## Task item
Only the lines holding "Latency" are wanted; find them in the listing and return each one.

## Records to process
### config.mk
export PLATFORM = sky130hd
export DESIGN_NAME = buzzer_ctrl_flat
export DESIGN_NICKNAME = d
export VERILOG_FILES = /design/src/rtl/buzzer_ctrl_if.sv /design/src/rtl/buzzer_ctrl.sv /design/src/flat_wrapper.sv
export SDC_FILE = /design/constraint.sdc
export NUM_CORES = 1
export LEC_CHECK = 0
export CELL_PAD_IN_SITES_DETAIL_PLACEMENT = 1
export CELL_PAD_IN_SITES_GLOBAL_PLACEMENT = 1
export CORE_MARGIN = 4
export CORE_UTILIZATION = 44
export CTS_CLUSTER_DIAMETER = 120
export DETAILED_ROUTE_END_ITERATION = 6
export PLACE_DENSITY_LB_ADDON = 0.1
export SLEW_MARGIN = 30
export SYNTH_ARGS = -nofsm -noshare
export SYNTH_HDL_FRONTEND = slang
export SYNTH_SLANG_ARGS = --single-unit
### constraint.sdc
create_clock -name clk -period 2.19 [get_ports clk]
set_input_delay 0.5475 -clock clk [delete_from_list [all_inputs] [get_ports clk]]
set_output_delay 0.5475 -clock clk [all_outputs]
set_load 0.01 [all_outputs]
### src/rtl/buzzer_ctrl_if.sv
// buzzer_ctrl_if: front-panel buzzer control bundle.
// Ports: key_ready, alarm_req, alarm_stop, mute (to ctrl); alarm_active, busy, bee (from ctrl).
interface buzzer_ctrl_if;
   logic key_ready;
   logic alarm_req;
   logic alarm_stop;
   logic mute;
   logic alarm_active;
   logic busy;
   logic bee;

   modport master (
      output key_ready, alarm_req, alarm_stop, mute,
      input  alarm_active, busy, bee
   );

   modport slave (
      input  key_ready, alarm_req, alarm_stop, mute,
      output alarm_active, busy, bee
   );
endinterface

### src/rtl/buzzer_ctrl.sv
// buzzer_ctrl: key-click tone and cadenced alarm tone on one buzzer pin.
// Ports: clk, rst_n (async, active low), bus (buzzer_ctrl_if.slave).
module buzzer_ctrl #(
   parameter int CLK_HZ       = 25000000,
   parameter int KEY_MS       = 100,
   parameter int ALARM_MS     = 10000,
   parameter int ALARM_ON_MS  = 500,
   parameter int ALARM_OFF_MS = 500,
   parameter int KEY_HALF     = 12500,
   parameter int ALARM_HALF   = 25000,
   parameter int ACTIVE_LOW   = 1
) (
   input logic          clk,
   input logic          rst_n,
   buzzer_ctrl_if.slave bus
);

   localparam int DIV    = CLK_HZ / 1000;
   localparam int PW     = (DIV > 1) ? $clog2(DIV) : 1;
   localparam int KW     = $clog2(KEY_MS + 1);
   localparam int AW     = $clog2(ALARM_MS + 1);
   localparam int PH_MAX = (ALARM_ON_MS > ALARM_OFF_MS) ?
                           ALARM_ON_MS : ALARM_OFF_MS;
   localparam int PHW    = $clog2(PH_MAX + 1);
   localparam int H_MAX  = (KEY_HALF > ALARM_HALF) ? KEY_HALF : ALARM_HALF;
   localparam int HW     = (H_MAX > 1) ? $clog2(H_MAX) : 1;
   localparam logic IDLE_LVL = (ACTIVE_LOW != 0);

   typedef enum logic [1:0] {IDLE = 2'd0, ON = 2'd1, OFF = 2'd2} state_t;
   typedef enum logic [1:0] {SEL_NONE, SEL_KEY, SEL_ALM} sel_t;

   // shared ms prescaler
   logic [PW-1:0] pre_cnt;
   logic          tick;

   assign tick = (pre_cnt == PW'(DIV - 1));

   always_ff @(posedge clk or negedge rst_n) begin
      if (!rst_n)     pre_cnt <= '0;
      else if (tick)  pre_cnt <= '0;
      else            pre_cnt <= pre_cnt + PW'(1);
   end

   // rising-edge detect
   logic key_prev;
   logic req_prev;
   logic key_edge;
   logic req_edge;

   assign key_edge = bus.key_ready & ~key_prev;
   assign req_edge = bus.alarm_req & ~req_prev;

   always_ff @(posedge clk or negedge rst_n) begin
      if (!rst_n) begin
         key_prev <= 1'b0;
         req_prev <= 1'b0;
      end else begin
         key_prev <= bus.key_ready;
         req_prev <= bus.alarm_req;
      end
   end

   // key channel
   logic [KW-1:0] key_cnt;
   logic [KW-1:0] key_nxt;

   always_comb begin
      key_nxt = key_cnt;
      if (key_edge)                   key_nxt = KW'(KEY_MS);
      else if (tick && key_cnt != '0) key_nxt = key_cnt - KW'(1);
   end

   always_ff @(posedge clk or negedge rst_n) begin
      if (!rst_n) key_cnt <= '0;
      else        key_cnt <= key_nxt;
   end

   // alarm FSM
   state_t         state;
   state_t         state_nxt;
   logic [AW-1:0]  alarm_cnt;
   logic [PHW-1:0] phase_cnt;
   logic           alarm_on;
   logic           active_nxt;

   always_ff @(posedge clk or negedge rst_n) begin
      if (!rst_n) state <= IDLE;
      else        state <= state_nxt;
   end

   // end of alarm outranks the phase toggle; stop outranks everything
   always_comb begin
      state_nxt = state;
      if (bus.alarm_stop) begin
         state_nxt = IDLE;
      end else begin
         unique case (state)
            IDLE: if (req_edge) state_nxt = ON;
            ON: if (tick) begin
               if (alarm_cnt == AW'(1))       state_nxt = IDLE;
               else if (phase_cnt == PHW'(1)) state_nxt = OFF;
            end
            OFF: if (tick) begin
               if (alarm_cnt == AW'(1))       state_nxt = IDLE;
               else if (phase_cnt == PHW'(1)) state_nxt = ON;
            end
            default: state_nxt = IDLE;
         endcase
      end
   end

   always_comb begin
      alarm_on   = (state == ON);
      active_nxt = (state_nxt != IDLE);
   end

   always_ff @(posedge clk or negedge rst_n) begin
      if (!rst_n) begin
         alarm_cnt <= '0;
         phase_cnt <= '0;
      end else if (state_nxt == IDLE) begin
         alarm_cnt <= '0;
         phase_cnt <= '0;
      end else if (state == IDLE) begin
         alarm_cnt <= AW'(ALARM_MS);
         phase_cnt <= PHW'(ALARM_ON_MS);
      end else if (tick) begin
         if (alarm_cnt != '0) alarm_cnt <= alarm_cnt - AW'(1);
         if (phase_cnt == PHW'(1))
            phase_cnt <= (state == ON) ? PHW'(ALARM_OFF_MS)
                                       : PHW'(ALARM_ON_MS);
         else if (phase_cnt != '0)
            phase_cnt <= phase_cnt - PHW'(1);
      end
   end

   // status flags track the state being entered, so they are not delayed
   logic alarm_active_q;
   logic busy_q;

   always_ff @(posedge clk or negedge rst_n) begin
      if (!rst_n) begin
         alarm_active_q <= 1'b0;
         busy_q         <= 1'b0;
      end else begin
         alarm_active_q <= active_nxt;
         busy_q         <= active_nxt | (key_nxt != '0);
      end
   end

   // tone select: key click overrides the alarm
   sel_t          sel;
   sel_t          sel_prev;
   logic [HW-1:0] half_m1;

   always_comb begin
      sel     = SEL_NONE;
      half_m1 = HW'(ALARM_HALF - 1);
      if (key_cnt != '0) begin
         sel     = SEL_KEY;
         half_m1 = HW'(KEY_HALF - 1);
      end else if (alarm_on) begin
         sel     = SEL_ALM;
      end
   end

   // tone generator restarts from a clean phase on every selection change
   logic [HW-1:0] half_cnt;
   logic          tone;
   logic          bee_q;

   always_ff @(posedge clk or negedge rst_n) begin
      if (!rst_n) begin
         sel_prev <= SEL_NONE;
         half_cnt <= '0;
         tone     <= 1'b0;
         bee_q    <= IDLE_LVL;
      end else begin
         sel_prev <= sel;
         if (sel == SEL_NONE || sel != sel_prev) begin
            half_cnt <= '0;
            tone     <= 1'b0;
         end else if (half_cnt == half_m1) begin
            half_cnt <= '0;
            tone     <= ~tone;
         end else begin
            half_cnt <= half_cnt + HW'(1);
         end
         if (sel == SEL_NONE || bus.mute) bee_q <= IDLE_LVL;
         else                             bee_q <= tone ^ IDLE_LVL;
      end
   end

   assign bus.alarm_active = alarm_active_q;
   assign bus.busy         = busy_q;
   assign bus.bee          = bee_q;

endmodule

### src/flat_wrapper.sv
// flat-port wrapper written by rule: the top's interface ports become plain ports
module buzzer_ctrl_flat 
#(
   parameter int CLK_HZ       = 25000000,
   parameter int KEY_MS       = 100,
   parameter int ALARM_MS     = 10000,
   parameter int ALARM_ON_MS  = 500,
   parameter int ALARM_OFF_MS = 500,
   parameter int KEY_HALF     = 12500,
   parameter int ALARM_HALF   = 25000,
   parameter int ACTIVE_LOW   = 1
)
  (clk, rst_n, bus_key_ready, bus_alarm_req, bus_alarm_stop, bus_mute, bus_alarm_active, bus_busy, bus_bee);
  buzzer_ctrl_if bus_i ();
  input logic clk;
  input logic rst_n;
  input wire logic [$bits(bus_i.key_ready)-1:0] bus_key_ready;
  input wire logic [$bits(bus_i.alarm_req)-1:0] bus_alarm_req;
  input wire logic [$bits(bus_i.alarm_stop)-1:0] bus_alarm_stop;
  input wire logic [$bits(bus_i.mute)-1:0] bus_mute;
  output wire logic [$bits(bus_i.alarm_active)-1:0] bus_alarm_active;
  output wire logic [$bits(bus_i.busy)-1:0] bus_busy;
  output wire logic [$bits(bus_i.bee)-1:0] bus_bee;
  assign bus_i.key_ready = bus_key_ready;
  assign bus_i.alarm_req = bus_alarm_req;
  assign bus_i.alarm_stop = bus_alarm_stop;
  assign bus_i.mute = bus_mute;
  assign bus_alarm_active = bus_i.alarm_active;
  assign bus_busy = bus_i.busy;
  assign bus_bee = bus_i.bee;
  buzzer_ctrl #(.CLK_HZ(CLK_HZ), .KEY_MS(KEY_MS), .ALARM_MS(ALARM_MS), .ALARM_ON_MS(ALARM_ON_MS), .ALARM_OFF_MS(ALARM_OFF_MS), .KEY_HALF(KEY_HALF), .ALARM_HALF(ALARM_HALF), .ACTIVE_LOW(ACTIVE_LOW)) u_core (.clk(clk), .rst_n(rst_n), .bus(bus_i));
endmodule
==> out/results.tsv, run 1 <==
metric	value	unit
drt initial violations	150	
Critical Path Start Type	flop	
Core ar.	7888	um^2
max-cap viol count	0	
Ant. Diodes	0	
DRC Markers	0	
Top Metal Used	met4	
Synth area leaders	dfrtp_1 47%, xor2_1 8.9%, nor2_1 5.0%, ha_1 3.1%, nor3_1 3.0%	
io pins	9	
Design Area, Final	4792	um^2
Starting Density	46.22	%
Worst Max-Slew Pin Slew	520.7	ps
failing checks	negative setup slack	
final cell count without fillers	546	
predominant post-synthesis flop cell	dfrtp_1	
vias per cell	5.537	
worst endpoint required time	2410	ps
Cells after Synth	373	
CP max-delay cell	dfrtp_1	
DRT Pass-1 Iters	4	
layout cells sized above 1	25.90	%
met3 wire len	212	um
Root Buffer	clkbuf_8	
Yosys reg bits	70	
Layout Nets	454	
top cell type by total area after synthesis	dfrtp_1	
total CTS buffers	9	
total global routing overflow	0	
asr flop ratio synth	100.0	%
via count of the routed design	3023	
Slew HR	64.96	%
setup violators final	22	
Crit Path Max Fanout	7	
Unique masters post-synth	52	
Min-Delay Path Class	input pin to async pin	
Worst-Skew Late Latency	360	ps
Post-synth EDFFs	0	
synthesized net count	388	
CP endpoint kind	flop	
arrival time at the worst endpoint	2490	ps
Die Y	99.03	um
first-pass GRT wire length	15470	um
Fmax	441.1	MHz
Met1 Wirelength	4288	um
initial antenna violation count	0	
PnR Total Power	3.126	mW
gr usage total	19.42	%
routed length per placed instance	17.86	um
total die area	9807	um^2
PortBufs	8	
Cell Area, Placed	4205	um^2
Die Span X	99.03	um
row cnt	32	
H-tree depth	3	
skew final	21.64	ps
Cells after DPL	521	
Max IR drop VDD	0.0003963	V
RSZ-0062 raised after global routing	true	
Fin. Hold Viols	0	
register area share after synthesis	48.08	%
met2 WL	5059	um
vias in the first global route	3171	
Final Max Tran Viols	0	
Leakage Power	2.096	nW
CTS clock-pin slew for the worst setup and hold paths	90	ps
Setup CP Type	flop to flop	
pin count of the biggest net entering global routing	71	
PnR worst setup slack	-76.84	ps
GP Congestion	0.7771	
HPWL Detailed	6401	um
synthesized cell area	3646	um^2
WL final	9749	um
CP bufs+invs	2	
top cell type's share of synthesized area	47.36	%
Final Hold Slack	186.4	ps
ANT nets after route	0	
Final Critical Period	2267	ps
CTS max path bufs	2	
outcome	complete, but fails checks	
synthesized area per cell	9.775	um^2
Fin Setup TNS	-798.3	ps
synthesis-to-finish area growth	31.43	%
CTS tree	built	
most frequent cells in the layout	69 x dfrtp_1, 49 x buf_4, 47 x nor2_1	
fin crit share	103.5	%
Yosys warnings	0	
crit-path max cell delay	400	ps
clk sinks	70	
Cell Pwr Density	652.3	nW/um^2
Crit path max-delay family	simple AND/OR/NAND/NOR gates	
most common cell after layout, fill and taps aside	dfrtp_1	
Cell Chain, Critical Path	inv_2 > ha_4 > nor4b_4 > nand4_1 > a2bb2oi_2 > o31ai_4 > nor2_4 > clkbuf_16 > a21oi_1	
-- report_power, final --
| part | internal [mW] | switching (mW) |
|---|---|---|
| logic | 0.240 | 0.273 |
| clock network | 0.703 | 0.496 |
| registers | 1.35 | 0.0680 |
| total | 2.29 | 0.837 |
-- flip-flops by register name, summed over array words and instances, names as in the netlist, 2 cells and up --
signal	flops
u_core.sel_prev	2
u_core.half_cnt	15
u_core.pre_cnt	15
u_core.key_cnt	7
u_core.phase_cnt	9
u_core.state	2
u_core.alarm_cnt	14
-- kinds of logic (layout without fill, tap and decap cells) --
family | Yosys count | after routing | share of synthesized area, %
mux | 1 | 1 | 0.2745
fa+ha+maj | 9 | 9 | 3.089
flops | 70 | 70 | 48.08
simple gates | 179 | 179 | 26.53
xor+xnor | 46 | 46 | 11.05
compound gates | 45 | 45 | 8.236
buf+inv | 23 | 94 | 2.745
-- per-stage QoR --
| step | worst slack, ps | utilization, % |
|---|---|---|
| after floorplan | 26.81 | - |
| after CTS | -55.02 | 57.09 |
| after detailed placement | -226.9 | 53.32 |
| final | -76.84 | 60.76 |
| after global routing | -184.2 | 60.76 |
| after global placement | -135.9 | 53.32 |
-- final cells by class --
type / instances / area, um^2
Fill cell: 864 / 3095
Sequential cell: 70 / 1753
Clock buffer: 11 / 151.4
Inverter: 11 / 41.29
Clock inverter: 5 / 81.33
Tap cell: 102 / 127.6
Multi-Input combinational cell: 280 / 2051
Timing Repair Buffer: 67 / 586.8
-- layer usage --
layer | up-vias | global-route usage (%)
met5 | - | 0
met1 | 1531 | 24.90
met2 | 29 | 33.26
met3 | 18 | 3.751
li1 | 1445 | -
met4 | 0 | 5.672
-- synthesized netlist by cell type, types with 3 or more instances --
| cell | n |
|---|---|
| nand4b_1 | 5 |
| and2_1 | 4 |
| clkbuf_1 | 4 |
| inv_1 | 11 |
| and3_1 | 7 |
| nand3b_1 | 4 |
| and4_1 | 5 |
| xnor2_1 | 9 |
| nor4_1 | 10 |
| nand4_1 | 7 |
| nand3_1 | 17 |
| nor3_1 | 22 |
| buf_2 | 5 |
| nor4b_1 | 3 |
| nand2_1 | 24 |
| ha_1 | 9 |
| nor4bb_1 | 5 |
| o21ai_0 | 8 |
| a21oi_1 | 17 |
| nor2_1 | 49 |
| nand2b_1 | 3 |
| dfrtp_1 | 69 |
| xor2_1 | 37 |
-- worst reg2reg max path, cell delays in order (launching register included) --
cell,delay [ps]
dfrtp_1,400
inv_2,100
ha_4,140
nor4b_4,170
nand4_1,270
a2bb2oi_2,320
o31ai_4,140
nor2_4,330
clkbuf_16,240
a21oi_1,40
-- final timing paths --
| check | startpoint | endpoint | slack (ps) | cells past startpoint |
|---|---|---|---|---|
| min in group clk | u_core.tone | u_core.bus.bee | 490 | 1 |
| max | u_core.alarm_cnt[1] | u_core.alarm_cnt[10] | -80 | 9 |
| max reg2reg | u_core.alarm_cnt[1] | u_core.alarm_cnt[10] | -80 | 9 |
| max in group asynchronous | rst_n | u_core.bus.bee | 1630 | 2 |
| min reg2reg | u_core.tone | u_core.bus.bee | 490 | 1 |
| min | rst_n | u_core.pre_cnt[11] | 190 | 2 |
-- timing repair --
item,CTS,global route
cloned,0,1
gates resized for setup,11,40
endpoints found under the setup margin,26,26
buffers inserted,0,8
pin swaps,2,13
hold buffers,0,0
No activity file was read; power rests on OpenSTA's default activity.
==> run 2, diff against run 1 <==
--- a/config.mk
+++ b/config.mk
@@ -7,10 +7,12 @@
 export LEC_CHECK = 0
 export CELL_PAD_IN_SITES_DETAIL_PLACEMENT = 1
 export CELL_PAD_IN_SITES_GLOBAL_PLACEMENT = 1
+export CORE_ASPECT_RATIO = 0.5
 export CORE_MARGIN = 4
 export CORE_UTILIZATION = 44
 export CTS_CLUSTER_DIAMETER = 120
 export DETAILED_ROUTE_END_ITERATION = 6
+export GPL_TIMING_DRIVEN = 0
 export PLACE_DENSITY_LB_ADDON = 0.1
 export SLEW_MARGIN = 30
 export SYNTH_ARGS = -nofsm -noshare
==> run 2 against run 1 <==
Against the previous run: the run still ends with negative setup slack left; worst setup slack worse by 30 ps; critical endpoint is now u_core.alarm_cnt[6]; clock power increased by 23%; sequential cell count unchanged; clock-buffer cell count up 1; register-to-register slack barely moved; sequential power hardly changed; die area up 0.90%; largest cell class unchanged; first-iteration DRC count increased by 9.3%; global-route usage rose by 1.7 points.
==> out/results.tsv, run 2 (synthesis gave the netlist of run 1 again) <==
metric	value	unit
outcome	complete, but fails checks	
failing checks	negative setup slack	
clk sinks	70	
PnR Total Power	3.429	mW
FF-to-FF setup slack	-70	ps
DRC Markers	0	
routed length per placed instance	19.80	um
Crit. Startpoint	bus_alarm_stop	
GP Congestion	0.8529	
fillers	833	
vias per cell	5.637	
drt initial violations	164	
Core ar.	8029	um^2
Slew HR	52.31	%
Crit Path Max Fanout	5	
via count of the routed design	3061	
Worst Max-Slew Pin Slew	715.3	ps
CTS max path bufs	2	
final core utilization	60.11	%
Cell Pwr Density	710.6	nW/um^2
worst r2r src	u_core.phase_cnt[1]	
gr usage total	21.14	%
skew final	7.712	ps
CTS clock-pin slew for the worst setup and hold paths	60	ps
CTS tree	built	
Critical Path Start Type	input pin	
most frequent cells in the layout	61 x dfrtp_1, 46 x nor2_1, 37 x xor2_1	
register area	1763	um^2
Fmax	435.3	MHz
Die Y	72.37	um
fin crit share	104.9	%
Setup CP Type	input pin to flop	
Final Critical Period	2297	ps
max-cap viol count	0	
Die Span X	136.7	um
biggest regs	u_core.half_cnt: 15 flops, u_core.pre_cnt: 15 flops, u_core.alarm_cnt: 14 flops	
final cell count without fillers	543	
Leakage Power	2.055	nW
multi-input logic area	2095	um^2
Layout Nets	441	
Starting Density	45.41	%
Root Buffer	clkbuf_16	
ANT nets after route	0	
Cells after DPL	494	
RSZ-0062 raised after global routing	true	
first-pass GRT wire length	16250	um
Design Area, Final	4826	um^2
worst endpoint required time	2400	ps
H-tree depth	3	
arrival time at the worst endpoint	2510	ps
Cell Area, Placed	3904	um^2
Worst-Skew Late Latency	330	ps
r2r endpoint	u_core.alarm_cnt[6]	
vias in the first global route	3246	
total CTS buffers	9	
DRT Pass-1 Iters	4	
PnR worst setup slack	-107.1	ps
row cnt	23	
WL final	10750	um
pin count of the biggest net entering global routing	50	
setup violators final	24	
cells on worst reg2reg path	10	
Final Max Tran Viols	0	
HPWL Detailed	6222	um
end of the critical path	u_core.alarm_cnt[6]	
total global routing overflow	0	
Max IR drop VDD	0.0003724	V
Ant. Diodes	0	
synthesis-to-finish area growth	32.36	%
CP endpoint kind	flop	
hold_buf cts	0	
pre-CTS setup slack	-532.0	ps
PortBufs	8	
most common cell after layout, fill and taps aside	dfrtp_1	
initial antenna violation count	0	
Min-Delay Path Class	input pin to async pin	
layout cells sized above 1	26.45	%
io pins	9	
Fin. Hold Viols	0	
total die area	9896	um^2
run 2: how the worst min path moves through the flow:
| stage | from | to | slack, ps | cells past startpoint |
|---|---|---|---|---|
| floorplan | rst_n | u_core.alarm_cnt[0] | 250 | 0 |
| global placement | u_core.tone | u_core.bus.bee | 440 | 1 |
| detailed placement | u_core.tone | u_core.bus.bee | 450 | 1 |
| CTS | rst_n | u_core.alarm_cnt[11] | 110 | 1 |
| global route | rst_n | u_core.alarm_cnt[11] | 110 | 1 |
| finish | rst_n | u_core.alarm_cnt[11] | 110 | 1 |
run 2: routing by layer:
metal | part of all wire [%] | global-route usage [%] | routed length (um) | vias to the layer above
li1 | - | - | - | 1430
met1 | 42 | 25.57 | 4525 | 1567
met2 | 53 | 36.97 | 5663 | 48
met3 | 3.0 | 6.163 | 322 | 16
met4 | 2.2 | 6.257 | 238 | 0
met5 | 0 | 0 | 0 | -
run 2: layout make-up:
cell class	count	share of cell area, %
buffer	10	1.763
clock buffer	12	5.315
clock inverter	4	0.9334
inverter	11	0.8556
multi-input combinational	280	43.40
sequential	70	36.53
tap	112	2.904
timing repair buffer	44	8.297
run 2: critical path: stages:
cell             delay [ps]
clkdlybuf4s50_1         510
or3b_2                  520
a21oi_1                 190
a2bb2oi_2               100
o31ai_4                  90
nor2_4                  120
buf_6                   150
nor3_1                  280
run 2: power breakdown:
part / internal (mW) / switching, mW
Sequential: 1.35 / 0.0821
Clock: 0.937 / 0.530
Combinational: 0.230 / 0.300
Total: 2.52 / 0.913
run 2: timing repair:
item | CTS | global route
resized for setup | 44 | 40
setup endpoints to repair | 47 | 35
buffers inserted | 14 | 20
pin swaps | 13 | 13
gates cloned | 0 | 1
run 2: through the flow:
stage,TNS [ps],hold slack (ps)
2_1_floorplan,0,251.9
3_3_place_gp,-141480,440.0
3_5_place_dp,-16830,450.6
4_1_cts,-656.1,109.0
5_1_grt,-3249,114.6
6_report,-1036,107.9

## Exercise result
Worst-Skew Late Latency	360	ps
Worst-Skew Late Latency	330	ps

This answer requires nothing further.